> DATASET EXTRACT:

File: src/rtl/axi4_lite_regfile.sv
// AXI4-Lite slave register file with independent read/write engines.
// AW and W may arrive in either order; writes honour byte strobes, out-of-range accesses get SLVERR.
module axi4_lite_regfile #(
  parameter int ADDR_WIDTH = 32,
  parameter int DATA_WIDTH = 32,
  parameter int NUM_REGS   = 32
) (
  input  logic                    ACLK,
  input  logic                    ARESETN,
  input  logic [ADDR_WIDTH-1:0]   S_AWADDR,
  input  logic                    S_AWVALID,
  output logic                    S_AWREADY,
  input  logic [DATA_WIDTH-1:0]   S_WDATA,
  input  logic [DATA_WIDTH/8-1:0] S_WSTRB,
  input  logic                    S_WVALID,
  output logic                    S_WREADY,
  output logic [1:0]              S_BRESP,
  output logic                    S_BVALID,
  input  logic                    S_BREADY,
  input  logic [ADDR_WIDTH-1:0]   S_ARADDR,
  input  logic                    S_ARVALID,
  output logic                    S_ARREADY,
  output logic [DATA_WIDTH-1:0]   S_RDATA,
  output logic [1:0]              S_RRESP,
  output logic                    S_RVALID,
  input  logic                    S_RREADY
);

  localparam int STRB_W = DATA_WIDTH / 8;
  localparam int LSB    = $clog2(STRB_W);
  localparam int IDX_W  = ADDR_WIDTH - LSB;
  localparam int REG_AW = $clog2(NUM_REGS);
  localparam logic [1:0] RESP_OKAY   = 2'b00;
  localparam logic [1:0] RESP_SLVERR = 2'b10;

  typedef enum logic [1:0] {W_IDLE, W_HAVE_A, W_HAVE_W, W_RESP} wstate_t;
  typedef enum logic {R_IDLE, R_DATA} rstate_t;

  function automatic logic in_range(input logic [IDX_W-1:0] idx);
    return {1'b0, idx} < (IDX_W+1)'(NUM_REGS);
  endfunction

  function automatic logic [DATA_WIDTH-1:0] merge_bytes(input logic [DATA_WIDTH-1:0] old_v,
                                                        input logic [DATA_WIDTH-1:0] new_v,
                                                        input logic [STRB_W-1:0]     strb);
    logic [DATA_WIDTH-1:0] res;
    for (int i = 0; i < STRB_W; i++)
      res[8*i +: 8] = strb[i] ? new_v[8*i +: 8] : old_v[8*i +: 8];
    return res;
  endfunction

  logic [DATA_WIDTH-1:0] regs [NUM_REGS];

  wstate_t               wstate;
  rstate_t               rstate;
  logic                  awready, wready, bvalid, arready, rvalid;
  logic [1:0]            bresp, rresp;
  logic [DATA_WIDTH-1:0] rdata;
  logic [IDX_W-1:0]      aw_idx_q;
  logic [DATA_WIDTH-1:0] wdata_q;
  logic [STRB_W-1:0]     wstrb_q;

  logic [IDX_W-1:0]      aw_idx, ar_idx, commit_idx;
  logic [DATA_WIDTH-1:0] commit_data;
  logic [STRB_W-1:0]     commit_strb;
  logic                  aw_hs, w_hs, ar_hs, commit_en, commit_ok;
  logic                  unused_addr_lsbs;

  assign aw_idx = S_AWADDR[ADDR_WIDTH-1:LSB];
  assign ar_idx = S_ARADDR[ADDR_WIDTH-1:LSB];
  assign unused_addr_lsbs = ^{S_AWADDR[LSB-1:0], S_ARADDR[LSB-1:0]};

  assign aw_hs = S_AWVALID & awready;
  assign w_hs  = S_WVALID & wready;
  assign ar_hs = S_ARVALID & arready;

  // Commit source: live channel for whichever half arrives last, captured copy for the other.
  always_comb begin
    commit_en   = 1'b0;
    commit_idx  = aw_idx;
    commit_data = S_WDATA;
    commit_strb = S_WSTRB;
    case (wstate)
      W_IDLE:   commit_en = aw_hs & w_hs;
      W_HAVE_A: begin
        commit_en  = w_hs;
        commit_idx = aw_idx_q;
      end
      W_HAVE_W: begin
        commit_en   = aw_hs;
        commit_data = wdata_q;
        commit_strb = wstrb_q;
      end
      default: commit_en = 1'b0;
    endcase
    commit_ok = in_range(commit_idx);
  end

  always_ff @(posedge ACLK) begin
    if (!ARESETN) begin
      for (int i = 0; i < NUM_REGS; i++) regs[i] <= '0;
    end else if (commit_en && commit_ok) begin
      regs[commit_idx[REG_AW-1:0]] <= merge_bytes(regs[commit_idx[REG_AW-1:0]], commit_data, commit_strb);
    end
  end

  always_ff @(posedge ACLK) begin
    if (aw_hs) aw_idx_q <= aw_idx;
    if (w_hs) begin
      wdata_q <= S_WDATA;
      wstrb_q <= S_WSTRB;
    end
  end

  always_ff @(posedge ACLK) begin
    if (!ARESETN) begin
      wstate  <= W_IDLE;
      awready <= 1'b0;
      wready  <= 1'b0;
      bvalid  <= 1'b0;
      bresp   <= RESP_OKAY;
    end else if (commit_en) begin
      wstate  <= W_RESP;
      awready <= 1'b0;
      wready  <= 1'b0;
      bvalid  <= 1'b1;
      bresp   <= commit_ok ? RESP_OKAY : RESP_SLVERR;
    end else begin
      case (wstate)
        W_IDLE: begin
          if (aw_hs) begin
            wstate  <= W_HAVE_A;
            awready <= 1'b0;
            wready  <= 1'b1;
          end else if (w_hs) begin
            wstate  <= W_HAVE_W;
            awready <= 1'b1;
            wready  <= 1'b0;
          end else begin
            awready <= 1'b1;
            wready  <= 1'b1;
          end
        end
        W_RESP: begin
          if (S_BREADY) begin
            wstate  <= W_IDLE;
            bvalid  <= 1'b0;
            awready <= 1'b1;
            wready  <= 1'b1;
          end
        end
        default: ;
      endcase
    end
  end

  // Read engine samples the array before any same-edge commit lands.
  always_ff @(posedge ACLK) begin
    if (!ARESETN) begin
      rstate  <= R_IDLE;
      arready <= 1'b0;
      rvalid  <= 1'b0;
      rdata   <= '0;
      rresp   <= RESP_OKAY;
    end else begin
      case (rstate)
        R_IDLE: begin
          if (ar_hs) begin
            rstate  <= R_DATA;
            arready <= 1'b0;
            rvalid  <= 1'b1;
            rdata   <= in_range(ar_idx) ? regs[ar_idx[REG_AW-1:0]] : '0;
            rresp   <= in_range(ar_idx) ? RESP_OKAY : RESP_SLVERR;
          end else begin
            arready <= 1'b1;
          end
        end
        R_DATA: begin
          if (S_RREADY) begin
            rstate  <= R_IDLE;
            rvalid  <= 1'b0;
            arready <= 1'b1;
          end
        end
        default: rstate <= R_IDLE;
      endcase
    end
  end

  assign S_AWREADY = awready;
  assign S_WREADY  = wready;
  assign S_BVALID  = bvalid;
  assign S_BRESP   = bresp;
  assign S_ARREADY = arready;
  assign S_RVALID  = rvalid;
  assign S_RDATA   = rdata;
  assign S_RRESP   = rresp;

endmodule

File: config.mk
export PLATFORM = sky130hd
export DESIGN_NAME = axi4_lite_regfile
export DESIGN_NICKNAME = d
export VERILOG_FILES = /design/src/rtl/axi4_lite_regfile.sv
export SDC_FILE = /design/constraint.sdc
export NUM_CORES = 2
export LEC_CHECK = 0
export CORE_AREA = 2 2 209 416
export CTS_CLUSTER_DIAMETER = 60
export DETAILED_ROUTE_END_ITERATION = 8
export DIE_AREA = 0 0 211 418
export PLACE_DENSITY = 0.84
export SYNTH_ARGS = -nofsm -noshare
export SYNTH_HDL_FRONTEND = slang
export SYNTH_SLANG_ARGS = --single-unit
File: constraint.sdc
create_clock -name ACLK -period 7 [get_ports ACLK]
set_input_delay 1.4 -clock ACLK [delete_from_list [all_inputs] [get_ports ACLK]]
set_output_delay 1.4 -clock ACLK [all_outputs]
set_load 0.05 [all_outputs]
==> qor.txt <==
Status -> completed
WHS -> 0.492 ns
Post-synthesis sequential area ratio -> 0.612
Hold-fix buffers, CTS -> 0
Setup bufs post-CTS -> 0
Initial Util -> 0.646
Hold endpoint -> S_RDATA[30]
PwrDens -> 241 nW/µm²
Clock latency on the worst-skew pair -> 0.70 ns
WS Path Type -> in2reg
Cells after Synth -> 3648
FF-to-FF Start -> wstate[0]
Met2 GRT Util -> 0.583
Critical path capture point type -> flop
Skew final -> 0.0250 ns
DRT antenna net count -> 0
Fin nets -> 3607
Fin. Hold Viols -> 0
Post-Syn Area -> 54800 µm²
Antenna cells -> 0
Flop pwr share -> 0.533
Global-route wire length before repair -> 223000 µm
Reg2reg setup slack -> 2.68 ns
Library cells used by synthesis -> 44
Reg2reg end -> regs[18][11]
Adder-cell share of the synthesized area -> 0
Vias in the first global route -> 36400
Max Slew Vio Count -> 0
TritonCTS Buffers -> 93
Flops & latches, synth -> 1132
Port bufs -> 141
GRT Total Usage -> 0.344
Multiplexer share of the synthesized area -> 0.122
Rows -> 151
Routability-driven placement congestion ratio -> 0.890
Synth Area in XOR/XNOR -> 0
Hold_sp -> S_RDATA[30]
Yosys Warn Count -> 0
GR Overflow Total -> 0
Busiest metal layer after global routing -> met2
Sum Neg Setup Slack -> 0 ns
Async set-or-reset flop fraction in the synthesized netlist -> 0
H-tree levels -> 3
Largest family of logic cells by synthesized area -> simple AND/OR/NAND/NOR gates
Share of layout cells above drive strength 1 -> 0.282
Compound-gate portion of the synthesized area -> 0.0403
Die area -> 88200 µm²
Final Cycle Share -> 0.675
Avg Inst Size Synth -> 15.0 µm²
CTS tree -> built
Switch Pwr -> 0.00356 W
Total Wirelength -> 150000 µm
Simple-Gate Fraction of Synth Area -> 0.180
Clock transition at path regs -> 0.07 ns
# DRC -> 0
Net switching share of the total power -> 0.246
Crit Path Max Fanout -> 24
Worst hold path type -> reg2reg
WP data arrival -> 5.03 ns
DR vias -> 36000
CTS Root Cell -> clkbuf_16
Pre-antenna DRT Iters -> 8
GR met3 Demand/Resource -> 0.0655
Post-DP HPWL -> 95300 µm
Max cap viols -> 0
Clock power frac -> 0.367
Final worst path period need -> 4.73 ns
Setup-failing EPs final -> 0
Max-slew headroom -> 0.0823
Top-Level Pins -> 148
Die width -> 211 µm
RSZ-0062 raised after global routing -> no
Clk sink count -> 1132
Internal -> 0.0109 W
Met1 usage -> 0.380
Largest net degree at the start of global routing -> 168
CP required -> 7.31 ns
Startpoint types -> input pin
Peak supply drop -> 212 µV
Worst reg2reg path depth -> 7
Hold path cells -> 1
Post-synth EDFFs -> 1090
Routed WL per cell -> 32.3 µm
Drt via density -> 7.74
Core Region -> 84800 µm²
Worst slew pin tran -> 1.36 ns
Die span in y -> 418 µm
Main flop type after synthesis -> edfxtp_1
Bufs on Longest Clock Path -> 3
Iteration-0 DRC Markers -> 4843
Area Growth Syn to Fin -> 9.75%
Initial antenna violation count -> 2
LEAKAGE -> 18.0 nW
Logic pwr share -> 0.100
Fmax -> 212 MHz
Post-CTS sizing -> 0
[sequential cells by signal, indices dropped and copies added (netlist names), 2 cells and up]
register	flops
wdata_q	32
regs	1024
wstate	2
S_RDATA	32
wstrb_q	4
aw_idx_q	30
[per-stage QoR]
stage	power (W)	setup slack (ns)	cells	utilization	cell area, µm²
6_report	0.0145	2.27	4649	0.709	60200
3_3_place_gp	0.00920	1.72	4474	0.673	57100
2_1_floorplan	0.00869	3.24	3649	-	54800
4_1_cts	0.0144	2.32	4648	0.709	60200
3_5_place_dp	0.00927	1.60	4475	0.673	57100
5_1_grt	0.0148	2.09	4649	0.709	60200
[power groups by stage]
stage / Combinational [W] / Sequential (W) / Clock, W
2_1_floorplan: 0.000859 / 0.00783 / 0
3_3_place_gp: 0.00136 / 0.00784 / 0
3_5_place_dp: 0.00141 / 0.00786 / 0
4_1_cts: 0.00142 / 0.00771 / 0.00531
5_1_grt: 0.00149 / 0.00773 / 0.00556
6_report: 0.00145 / 0.00772 / 0.00532
[layer usage]
metal,vias up,routed length [µm]
li1,14900,-
met1,17700,45200
met2,2619,77500
met3,675,14400
met4,4,13300
met5,-,22
[worst max-delay path by stage]
stage | from | endpoint | cells past startpoint | slack (ns)
6_report | S_AWVALID | regs[18][11] | 7 | 2.27
5_1_grt | S_AWVALID | regs[2][15] | 7 | 2.09
4_1_cts | S_AWVALID | regs[18][15] | 7 | 2.32
3_5_place_dp | S_AWVALID | regs[29][12] | 7 | 1.60
3_3_place_gp | S_AWADDR[31] | regs[29][12] | 6 | 1.72
2_1_floorplan | S_AWVALID | regs[10][0] | 7 | 3.24
[worst max-delay path, stage by stage]
cell and delay, ns:
clkdlybuf4s50_1 0.48, a21oi_1 0.13, a211oi_1 0.24, buf_4 0.20
and2_1 0.53, o2111ai_2 0.77, o21ai_0 1.27
[Yosys cell counts, types with 2 or more instances]
cell,instances,area [µm²]
and2_1,4,25.0
o2111ai_1,4,35.0
nor3_1,3,15.0
dfxtp_1,42,841
mux2i_1,189,1890
o21ai_0,153,766
nor4_1,637,3990
nor2b_1,43,269
clkbuf_1,405,1520
buf_6,44,495
mux4_2,210,4730
a21oi_1,18,90.1
mux2_2,6,67.6
a22oi_1,46,345
buf_1,74,278
buf_2,37,185
nand2_1,46,173
nor4_2,400,5000
edfxtp_1,1090,32700
nand3b_1,2,15.0
nor4bb_1,2,20.0
inv_1,6,22.5
buf_4,2,15.0
nand3_1,26,130
or4_1,3,22.5
nand4_1,2,12.5
o21ai_1,3,15.0
and4_1,3,26.3
nand2b_1,4,25.0
a31oi_1,4,25.0
a221o_1,31,310
nor2_1,24,90.1
a211oi_1,74,556
[placed cells by master (no fill, tap or decap), types with 4 or more instances in the layout]
cell type	count
a211oi_1	74
a21oi_1	18
a221o_1	31
a22oi_1	46
a31oi_1	4
buf_12	13
buf_4	164
bufinv_16	8
clkbuf_1	16
clkbuf_16	96
clkdlybuf4s50_1	136
clkinv_1	15
clkinv_2	17
clkinv_4	5
clkinvlp_4	6
dfxtp_1	42
edfxtp_1	1090
inv_1	6
inv_6	5
mux2_2	6
mux2i_1	157
mux2i_4	32
mux4_2	210
nand2_1	23
nand2_2	19
nand2_4	4
nand2b_1	4
nand3_1	26
nor2_1	21
nor2b_1	41
nor4_1	637
nor4_2	400
o2111ai_2	4
o21ai_0	151
o21ai_1	5
[cells by family after synthesis]
group / after synthesis
mux: 405
simple gates: 1203
other cells: 1
flops: 1132
compound gates: 339
buf+inv: 568
[area by class of cell]
type | count | area, µm²
clock buffer | 115 | 2500
clock inverter | 58 | 547
fill | 5033 | 24600
inverter | 6 | 22.5
multi-input combinational | 1949 | 19300
sequential | 1132 | 33600
tap | 1071 | 1340
timing repair buffer | 318 | 2910
No activity file was read; power rests on OpenSTA's default activity.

> EXERCISE OBJECTIVE: Starting with the line above that holds "export CTS_CLUSTER_DIAMETER = 60" and stopping with the line that holds "set_load 0.05 [all_outputs]", reproduce each line exactly, omitting all other lines.

> RESPONSE FOR THIS EXERCISE:
export CTS_CLUSTER_DIAMETER = 60
export DETAILED_ROUTE_END_ITERATION = 8
export DIE_AREA = 0 0 211 418
export PLACE_DENSITY = 0.84
export SYNTH_ARGS = -nofsm -noshare
export SYNTH_HDL_FRONTEND = slang
export SYNTH_SLANG_ARGS = --single-unit
File: constraint.sdc
create_clock -name ACLK -period 7 [get_ports ACLK]
set_input_delay 1.4 -clock ACLK [delete_from_list [all_inputs] [get_ports ACLK]]
set_output_delay 1.4 -clock ACLK [all_outputs]
set_load 0.05 [all_outputs]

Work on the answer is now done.